Hoy en día, la empresa constituye el más importante motor de cambio y progreso en las sociedades capitalistas avanzadas, hasta el punto de que muchas de las funciones que el Estado había desempeñado tradicionalmente están empezando a ser asumidas por las compañías privadas. Las empresas son actores básicos de un orden económico y social que se tambalea por las enormes diferencias entre quienes tienen un empleo estable y bien remunerado y quienes sufren los vaivenes de los ciclos, entre los ciudadanos que disfrutan de libertad y democracia y otros que sufren bajo el yugo de la pobreza y la tiranía. No es pues extraño que la empresa, como institución básica de creación y distribución de riqueza, esté siendo emplazada a reducir esas brechas que amenazan su propia supervivencia.
La presión para que la empresa asuma nuevos desafíos ha sido alimentada por la desorientación que la metamorfosis del mundo está causando desde la década de los años ochenta, no sólo por dos decenios de conflictos por los precios del petróleo, crisis económicas y fracasos varios, sino sobre todo por el fracaso de algunas ideologías diseñadas como experimentos de cambio social, que ha arrastrado consigo el final del sueño de muchas utopías. El dogma de un camino ideal a través del Estado parecía haber sido arrinconado por la historia. La orfandad de pautas utópicas de referencia, de nuevos proyectos de cambio político, económico y social, ha convertido a la empresa en la institución clave de la sociedad a finales del siglo XX.
Por supuesto, la dinámica económica en las sociedades desarrolladas implica el concurso de instituciones diversas, tanto públicas como privadas (sean organizaciones sin ánimo de lucro o economías domésticas). Pero, la empresa constituye un agente principal en el momento de recesión que vive la economía española desde 2008. La incapacidad de las Administraciones Públicas y de otros agentes sociales y económicos para recuperar y relanzar el sistema económico nacional e internacional ha puesto los ojos de todos los actores en el comportamiento de las empresas y sus dirigentes, confiando a su espíritu emprendedor, a su asunción de riesgos con la inversión y a la ética de su conducta, la creación de un futuro mejor que el gasto público parece ya incapaz de asegurar.
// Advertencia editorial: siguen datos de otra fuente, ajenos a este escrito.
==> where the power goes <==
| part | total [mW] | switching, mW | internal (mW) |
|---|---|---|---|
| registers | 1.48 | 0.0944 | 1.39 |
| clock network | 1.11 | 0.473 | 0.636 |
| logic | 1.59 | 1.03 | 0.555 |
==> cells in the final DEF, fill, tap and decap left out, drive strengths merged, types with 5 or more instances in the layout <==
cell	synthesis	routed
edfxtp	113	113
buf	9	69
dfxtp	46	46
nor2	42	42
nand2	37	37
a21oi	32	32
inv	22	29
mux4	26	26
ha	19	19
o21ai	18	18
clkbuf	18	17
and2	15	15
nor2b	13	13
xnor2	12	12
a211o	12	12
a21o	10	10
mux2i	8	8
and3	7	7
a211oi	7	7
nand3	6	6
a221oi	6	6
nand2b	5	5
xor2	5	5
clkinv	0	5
File: src/tls_ctrl.sv
// sequencer for token intake, product steps, up to two divisions and result transfer
// depends on tls_pkg
module tls_ctrl #(
    parameter int QUO_BITS = 80
) (
    input  logic             i_clk,
    input  logic             i_rst_n,
    input  logic             i_tok_valid,
    input  logic             i_tok_final,
    output logic             o_tok_ready,
    output logic             o_res_valid,
    input  logic             i_res_ready,
    input  tls_pkg::t_dp_sts i_sts,
    output tls_pkg::t_dp_cmd o_cmd
);

    localparam int CW = ($clog2(QUO_BITS + 1) > 3) ? $clog2(QUO_BITS + 1) : 3;

    localparam logic [2:0] S_TOKEN = 3'd0;
    localparam logic [2:0] S_MUL   = 3'd1;
    localparam logic [2:0] S_LOAD  = 3'd2;
    localparam logic [2:0] S_DIV   = 3'd3;
    localparam logic [2:0] S_NEXT  = 3'd4;
    localparam logic [2:0] S_OUT   = 3'd5;

    logic [2:0]    r_state, n_state;
    logic [CW-1:0] r_cnt, n_cnt;
    logic          r_pass, n_pass;

    always_comb begin
        n_state = r_state;
        n_cnt = r_cnt;
        n_pass = r_pass;
        o_cmd = '0;
        o_tok_ready = 1'b0;
        o_res_valid = 1'b0;
        unique case (r_state)
            S_TOKEN: begin
                o_tok_ready = 1'b1;
                if (i_tok_valid) begin
                    o_cmd.tok_take = 1'b1;
                    if (i_tok_final) begin
                        o_cmd.solve_start = 1'b1;
                        n_state = S_MUL;
                        n_cnt = '0;
                    end
                end
            end
            S_MUL: begin
                if (r_cnt < CW'(6)) begin
                    o_cmd.mul_issue = 1'b1;
                    o_cmd.mul_sel = r_cnt[2:0];
                end
                if (r_cnt != '0) begin
                    o_cmd.mul_acc = 1'b1;
                    o_cmd.acc_sel = r_cnt[2:0] - 3'd1;
                end
                n_cnt = r_cnt + CW'(1);
                if (r_cnt == CW'(6)) n_state = S_LOAD;
            end
            S_LOAD: begin
                if (i_sts.det_zero) begin
                    o_cmd.res_load = 1'b1;
                    n_state = S_OUT;
                end else begin
                    o_cmd.div_load = 1'b1;
                    n_cnt = '0;
                    n_state = S_DIV;
                end
            end
            S_DIV: begin
                o_cmd.div_step = 1'b1;
                n_cnt = r_cnt + CW'(1);
                if (r_cnt == CW'(QUO_BITS - 1)) n_state = S_NEXT;
            end
            S_NEXT: begin
                if (!r_pass) begin
                    o_cmd.sol0_save = 1'b1;
                    o_cmd.div_load = 1'b1;
                    o_cmd.div_second = 1'b1;
                    n_pass = 1'b1;
                    n_cnt = '0;
                    n_state = S_DIV;
                end else begin
                    o_cmd.res_load = 1'b1;
                    n_state = S_OUT;
                end
            end
            S_OUT: begin
                o_res_valid = 1'b1;
                // result registers part the sides, only a final token has to wait
                o_tok_ready = !i_tok_final;
                if (i_tok_valid && !i_tok_final) o_cmd.tok_take = 1'b1;
                if (i_res_ready) begin
                    n_pass = 1'b0;
                    n_state = S_TOKEN;
                end
            end
            default: n_state = S_TOKEN;
        endcase
    end

    always_ff @(posedge i_clk) begin
        if (!i_rst_n) begin
            r_state <= S_TOKEN;
            r_cnt <= '0;
            r_pass <= 1'b0;
        end else begin
            r_state <= n_state;
            r_cnt <= n_cnt;
            r_pass <= n_pass;
        end
    end

    a_final_starts_mul: assert property (@(posedge i_clk) disable iff (!i_rst_n)
        o_cmd.tok_take && i_tok_final |=> r_state == S_MUL)
        else $error("final token did not start the solve");
    a_no_div_on_zero: assert property (@(posedge i_clk) disable iff (!i_rst_n)
        o_cmd.div_load |-> !i_sts.det_zero)
        else $error("division started with zero determinant");
    a_load_then_valid: assert property (@(posedge i_clk) disable iff (!i_rst_n)
        o_cmd.res_load |=> o_res_valid)
        else $error("result loaded but not offered");
    a_second_after_first: assert property (@(posedge i_clk) disable iff (!i_rst_n)
        o_cmd.res_load && !i_sts.det_zero |-> r_pass)
        else $error("result taken before second division");

endmodule
[src/rtl/jdwa_pkg.sv]
// ----------------------------------------------------------------------------
// jdwa_pkg: shared types and constants of the job dispatcher
// Item and result beat layouts, status and mode codes, register indexes,
// controller states and the saturating counter helper.
// ----------------------------------------------------------------------------
package jdwa_pkg;

  // Configuration register indexes.
  localparam int unsigned CFG_IDX_W = 2;
  localparam logic [CFG_IDX_W-1:0] CFG_PENDING_LIMIT  = 2'd0;
  localparam logic [CFG_IDX_W-1:0] CFG_WORKERS_IN_USE = 2'd1;
  localparam int unsigned CFG_DATA_W = 16;

  // Reset values of the configuration registers.
  localparam logic [15:0] PENDING_LIMIT_RST  = 16'd1024;
  localparam logic [4:0]  WORKERS_IN_USE_RST = 5'd16;

  // Item mode codes.
  localparam logic MODE_SUBMIT   = 1'b0;
  localparam logic MODE_COMPLETE = 1'b1;

  typedef enum logic [2:0] {
    STAT_ACCEPT = 3'd0,
    STAT_FULL   = 3'd1,
    STAT_ZERO   = 3'd2,
    STAT_DONE   = 3'd3,
    STAT_UNDER  = 3'd4
  } status_e;

  typedef enum logic [2:0] {
    ST_IDLE,
    ST_DECIDE,
    ST_NORM,
    ST_SCAN,
    ST_SUB_WR,
    ST_CMP_WR
  } state_e;

  typedef struct packed {
    logic       mode;
    logic [7:0] job_count;
    logic [3:0] done_worker;
  } item_t;

  typedef struct packed {
    status_e     status;
    logic [3:0]  worker_index;
    logic [15:0] pending_total;
    logic [15:0] worker_depth;
    logic [31:0] submitted_total;
    logic [31:0] completed_total;
    logic [31:0] rejected_total;
    logic [15:0] max_depth_seen;
  } result_t;

  // Adds a job count to a statistics counter, sticking at all ones.
  function automatic logic [31:0] sat_add32(logic [31:0] a, logic [7:0] b);
    logic [32:0] s;
    s = {1'b0, a} + {25'd0, b};
    return s[32] ? 32'hFFFF_FFFF : s[31:0];
  endfunction

endpackage

[src/rtl/jdwa_ram.sv]
// ----------------------------------------------------------------------------
// jdwa_ram: generic simple dual-port RAM
// One write port and one read port, read data registered on a read enable.
// ----------------------------------------------------------------------------
module jdwa_ram #(
  parameter int unsigned WIDTH = 16,
  parameter int unsigned DEPTH = 16,
  parameter int unsigned AW    = (DEPTH > 1) ? $clog2(DEPTH) : 1
) (
  input  logic             clk_i,
  input  logic             we_i,
  input  logic [AW-1:0]    waddr_i,
  input  logic [WIDTH-1:0] wdata_i,
  input  logic             re_i,
  input  logic [AW-1:0]    raddr_i,
  output logic [WIDTH-1:0] rdata_o
);

  logic [WIDTH-1:0] mem_q [DEPTH];
  logic [WIDTH-1:0] rdata_q;

  always_ff @(posedge clk_i) begin
    if (we_i) begin
      mem_q[waddr_i] <= wdata_i;
    end
    if (re_i) begin
      rdata_q <= mem_q[raddr_i];
    end
  end

  assign rdata_o = rdata_q;

endmodule

[src/rtl/jdwa_depth_store.sv]
// ----------------------------------------------------------------------------
// jdwa_depth_store: per-worker queue depth memory
// Wraps the depth RAM with one valid bit per worker so that reset clears all
// depths at once; an entry never written reads as zero.
// ----------------------------------------------------------------------------
module jdwa_depth_store #(
  parameter int unsigned N_ENTRIES = 16,
  parameter int unsigned AW        = (N_ENTRIES > 1) ? $clog2(N_ENTRIES) : 1
) (
  input  logic          clk_i,
  input  logic          rst_ni,
  input  logic          we_i,
  input  logic [AW-1:0] waddr_i,
  input  logic [15:0]   wdata_i,
  input  logic          re_i,
  input  logic [AW-1:0] raddr_i,
  output logic [15:0]   rdata_o
);

  logic [N_ENTRIES-1:0] valid_q;
  logic                 rvalid_q;
  logic [15:0]          ram_rdata;

  jdwa_ram #(
    .WIDTH(16),
    .DEPTH(N_ENTRIES),
    .AW   (AW)
  ) u_ram (
    .clk_i  (clk_i),
    .we_i   (we_i),
    .waddr_i(waddr_i),
    .wdata_i(wdata_i),
    .re_i   (re_i),
    .raddr_i(raddr_i),
    .rdata_o(ram_rdata)
  );

  always_ff @(posedge clk_i or negedge rst_ni) begin
    if (!rst_ni) begin
      valid_q  <= '0;
      rvalid_q <= 1'b0;
    end else begin
      if (we_i) begin
        valid_q[waddr_i] <= 1'b1;
      end
      if (re_i) begin
        rvalid_q <= valid_q[raddr_i];
      end
    end
  end

  assign rdata_o = rvalid_q ? ram_rdata : 16'd0;

endmodule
Esta redefinición del contrato social que regula el juego empresarial dentro de las sociedades avanzadas entronca con las profundas transformaciones que las empresas y su entorno han experimentado durante las últimas décadas. La dirección del cambio ha desencadenado expectativas crecientes para el desempeño de los dirigentes, que deben conjugar las demandas de creación de valor emanadas de la propiedad y de los inversores con las esperanzas que depositan en ellas otros grupos de interés. La economía moderna es un sistema de organizaciones que desempeñan los roles esenciales para la organización de la producción y la satisfacción de las necesidades económicas y sociales. Algún autor llegó a hablar del “culto a la empresa”, de la empresomanía que parecía haberse apoderado de todos los ámbitos sociales, y que se manifestaba en la fascinación que despierta (frente al temor, cuando no odio, que despertaba en amplios grupos en tiempos no muy distantes) y en la centralidad de la información, sobre todo lo que huele a negocio, dinero y finanzas, arrinconando viejos debates hoy olvidados como la disputa entre nacionalización o privatización.
Así, no sorprende que se le atribuya a la empresa la responsabilidad para remediar todos los males de nuestra sociedad, como si a través de ella pudieran enfrentarse y resolverse todos los desafíos y contradicciones que las sociedades capitalistas avanzadas encierran. Peter Drucker, según Harvard Business Review el teórico de la gestión empresarial más importante de nuestro tiempo, se preguntaba: “¿Quién más hay que pueda cuidar de la sociedad, sus problemas y sus males? Estas organizaciones colectivamente son la sociedad […]. El rendimiento económico no es la única responsabilidad de una empresa, como tampoco el rendimiento académico es la única responsabilidad de una escuela ni los resultados en atención sanitaria la única responsabilidad de un hospital. El poder debe equilibrarse siempre con la responsabilidad; de lo contrario es tiranía, pero además, sin responsabilidad el poder también degenera en falta de resultados, y las organizaciones tienen poder, aunque sólo sea poder social”.